|FIRNSTAHL, AARON - Us Geological Survey (USGS)|
|LARSON, REBECCA - University Of Wisconsin|
Submitted to: Journal of Environmental Quality
Publication Type: Peer Reviewed Journal
Publication Acceptance Date: 3/22/2022
Publication Date: 4/28/2022
Citation: Burch, T.R., Firnstahl, A.D., Spencer, S.K., Larson, R.A., Borchardt, M.A. 2022. Fate and seasonality of antimicrobial resistance genes during full-scale anaerobic digestion of cattle manure across seven livestock production facilities. Journal of Environmental Quality. 51(3):352-363. https://doi.org/10.1002/jeq2.20350.
Interpretive Summary: Antimicrobial resistance (AMR) is a global public health problem, contributing to 2.8 million infections in the United States annually. AMR is mediated by antibiotic resistance genes (ARGs), which are increasingly regarded as environmental pollutants. Livestock manure is a major environmental reservoir of ARGs, and anaerobic digestion of livestock manure has been suggested as an intervention to limit the spread of ARGs to the environment. However, most studies on the fate of ARGs during anaerobic digestion of livestock manure have been conducted in laboratory settings, and very few have examined their fate in full-scale digesters on commercial livestock production facilities. This study sampled untreated manure and treated digestate from 7 full-scale digesters treating dairy manure over the course of 3 different seasons and examined the relative effects of digestion, season, and facility. Results indicate that real-world performance of anaerobic digestion for removal of ARGs is less than expected compared to previous laboratory-based studies. This suggests a need for a multiple barrier approach when it comes to controlling discharge of ARGs from livestock production facilities. Results also illustrate that seasonal and facility-to-facility variation in ARG concentrations are quantitatively comparable to the digestion effect itself. This emphasizes the need to more fully investigate sources of variation in ARG concentrations across seasons and facilities in order to elucidate further management controls on the proliferation of antimicrobial resistance.

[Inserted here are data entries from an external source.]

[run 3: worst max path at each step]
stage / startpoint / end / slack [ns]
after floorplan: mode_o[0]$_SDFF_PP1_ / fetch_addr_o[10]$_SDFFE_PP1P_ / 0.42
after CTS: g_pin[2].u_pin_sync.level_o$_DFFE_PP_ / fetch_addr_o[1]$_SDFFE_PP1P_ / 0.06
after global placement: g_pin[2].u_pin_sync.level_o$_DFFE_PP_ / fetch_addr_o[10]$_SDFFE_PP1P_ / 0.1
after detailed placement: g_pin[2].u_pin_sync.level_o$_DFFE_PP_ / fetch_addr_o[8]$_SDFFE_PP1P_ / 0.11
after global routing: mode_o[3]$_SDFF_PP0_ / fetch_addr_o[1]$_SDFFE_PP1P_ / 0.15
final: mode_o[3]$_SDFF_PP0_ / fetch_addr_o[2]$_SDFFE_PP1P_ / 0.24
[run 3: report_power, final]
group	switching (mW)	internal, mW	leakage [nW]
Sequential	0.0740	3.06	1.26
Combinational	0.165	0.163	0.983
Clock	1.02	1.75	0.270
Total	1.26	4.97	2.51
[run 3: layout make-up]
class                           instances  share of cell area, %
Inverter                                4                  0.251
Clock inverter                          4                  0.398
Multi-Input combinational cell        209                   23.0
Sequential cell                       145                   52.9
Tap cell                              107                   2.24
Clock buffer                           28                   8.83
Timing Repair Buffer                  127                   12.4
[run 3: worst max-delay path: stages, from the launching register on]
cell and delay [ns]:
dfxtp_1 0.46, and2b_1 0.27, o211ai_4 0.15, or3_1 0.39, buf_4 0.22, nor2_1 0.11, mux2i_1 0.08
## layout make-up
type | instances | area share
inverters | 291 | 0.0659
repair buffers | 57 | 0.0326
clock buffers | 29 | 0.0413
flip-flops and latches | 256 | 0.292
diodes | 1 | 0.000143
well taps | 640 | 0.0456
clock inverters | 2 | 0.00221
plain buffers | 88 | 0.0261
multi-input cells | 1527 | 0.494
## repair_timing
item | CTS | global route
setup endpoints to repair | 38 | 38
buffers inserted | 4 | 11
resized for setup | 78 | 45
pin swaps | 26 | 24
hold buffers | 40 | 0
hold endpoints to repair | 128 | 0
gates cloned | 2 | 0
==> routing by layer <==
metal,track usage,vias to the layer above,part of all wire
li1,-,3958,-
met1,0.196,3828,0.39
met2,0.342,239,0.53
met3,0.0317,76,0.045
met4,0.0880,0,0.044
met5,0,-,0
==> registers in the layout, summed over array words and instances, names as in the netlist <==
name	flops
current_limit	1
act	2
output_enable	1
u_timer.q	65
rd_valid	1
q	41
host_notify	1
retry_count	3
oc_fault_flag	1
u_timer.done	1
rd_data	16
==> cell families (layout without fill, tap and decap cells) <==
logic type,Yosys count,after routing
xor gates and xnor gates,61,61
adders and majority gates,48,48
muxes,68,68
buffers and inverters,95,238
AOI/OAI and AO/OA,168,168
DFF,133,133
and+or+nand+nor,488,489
### src/inc/ccsh_map.svh
// Constants for the common command and sync handler: opcodes, field positions, tokens.
// Included by the package and the design modules; definitions only.
`ifndef CCSH_MAP_SVH
`define CCSH_MAP_SVH
`define CCSH_OP_W 3
`define CCSH_OP_RST 3'h0
`define CCSH_OP_TST 3'h1
`define CCSH_OP_TRG 3'h2
`define CCSH_OP_OPC 3'h3
`define CCSH_OP_OPCQ 3'h4
`define CCSH_OP_WAI 3'h5
`define CCSH_OP_OTHER 3'h6
`define CCSH_ESR_W 8
`define CCSH_ESR_OPC_BIT 0
`define CCSH_ESR_EXE_BIT 4
`define CCSH_ESR_RST 8'h00
`define CCSH_CH_N 16
`define CCSH_CH_W 4
`define CCSH_RSP_PASS 2'h1
`define CCSH_RSP_FAIL 2'h2
`define CCSH_RSP_ONE 2'h3
`define CCSH_RSP_NONE 2'h0
`define CCSH_TST_CYC 8'h10
`define CCSH_SET_W 16
`define CCSH_SET_RST 16'h0000
`endif

### src/inc/ccsh_pkg.sv
// Types for the common command and sync handler.
// Assumes ccsh_map.svh is on the include path.
`include "ccsh_map.svh"
package ccsh_pkg;
   typedef logic [`CCSH_OP_W-1:0] ccsh_op_t;
   typedef logic [1:0] ccsh_rsp_t;
   typedef enum logic [2:0] {
      CCSH_IDLE = 3'h0,
      CCSH_EXEC = 3'h1,
      CCSH_SYNC = 3'h3,
      CCSH_TEST = 3'h2,
      CCSH_RESP = 3'h6
   } ccsh_state_e;
endpackage
<file path="config.mk">
export PLATFORM = sky130hd
export DESIGN_NAME = pef_echo_select
export DESIGN_NICKNAME = d
export VERILOG_FILES = /design/src/pef_pkg.sv /design/src/pef_psel_if.sv /design/src/pef_fault_resolve.sv /design/src/pef_echo_select.sv
export SDC_FILE = /design/constraint.sdc
export NUM_CORES = 1
export LEC_CHECK = 0
export BUFFER_PORTS_ARGS = -buffer_cell sky130_fd_sc_hd__buf_4
export CAP_MARGIN = 20
export CORE_MARGIN = 4
export CORE_UTILIZATION = 43
export CTS_CLUSTER_DIAMETER = 50
export DETAILED_ROUTE_END_ITERATION = 10
export PLACE_DENSITY = 0.64
export SLEW_MARGIN = 20
export SYNTH_ARGS = -nofsm -noshare
export SYNTH_HDL_FRONTEND = slang
export SYNTH_SLANG_ARGS = --single-unit
</file>
<file path="constraint.sdc">
create_clock -name core_clk -period 6.1 [get_ports core_clk]
set_clock_uncertainty 0.15 [all_clocks]
set_input_delay 0.305 -clock core_clk [delete_from_list [all_inputs] [get_ports core_clk]]
set_output_delay 0.305 -clock core_clk [all_outputs]
set_load 0.02 [all_outputs]
</file>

Technical Abstract: Anaerobic digestion has been suggested as an intervention for the spread of antibiotic resistance genes (ARGs) from livestock manure and typically been investigated at laboratory scale. Few studies have quantified ARG fate during full-scale digestion of livestock manure. This study sampled untreated manure and treated digestate from 7 full-scale digesters treating dairy manure. Samples were collected biweekly from December through August (i.e., during Winter, Spring, and Summer; n = 235 total) and analyzed by quantitative polymerase chain reaction for intI1 and the ARGs ermB, sul1, tetA, and tetW. Concentrations of intI1, sul1, and tetA declined during anaerobic digestion, but their log removal was lower than expected based on previous laboratory studies. Log removal for intI1 during anaerobic digestion equaled 0.28 ± 0.03 log10 units (mean ± standard error), which was notably low and important given intI1’s role in horizontal gene transfer and multiple resistance. Furthermore, tetW concentrations were unchanged during anaerobic digestion (p > 0.05), and ermB concentrations increased by 0.52 ± 0.03 log10 units (i.e., 3.3-fold), which is important given erythromycin’s status as a critically important antibiotic for human medicine. Finally, seasonal log10 changes in intI1, sul1, and tetA concentrations were = 50% of corresponding log removals by anaerobic digestion, and variation in ARG and intI1 concentrations among digesters was quantitatively comparable to anaerobic digestion effects. Overall, these results suggest that anaerobic digestion may be limited as an intervention for ARGs in livestock manure and emphasize the need for multiple farm-level interventions to limit the spread of antibiotic resistance.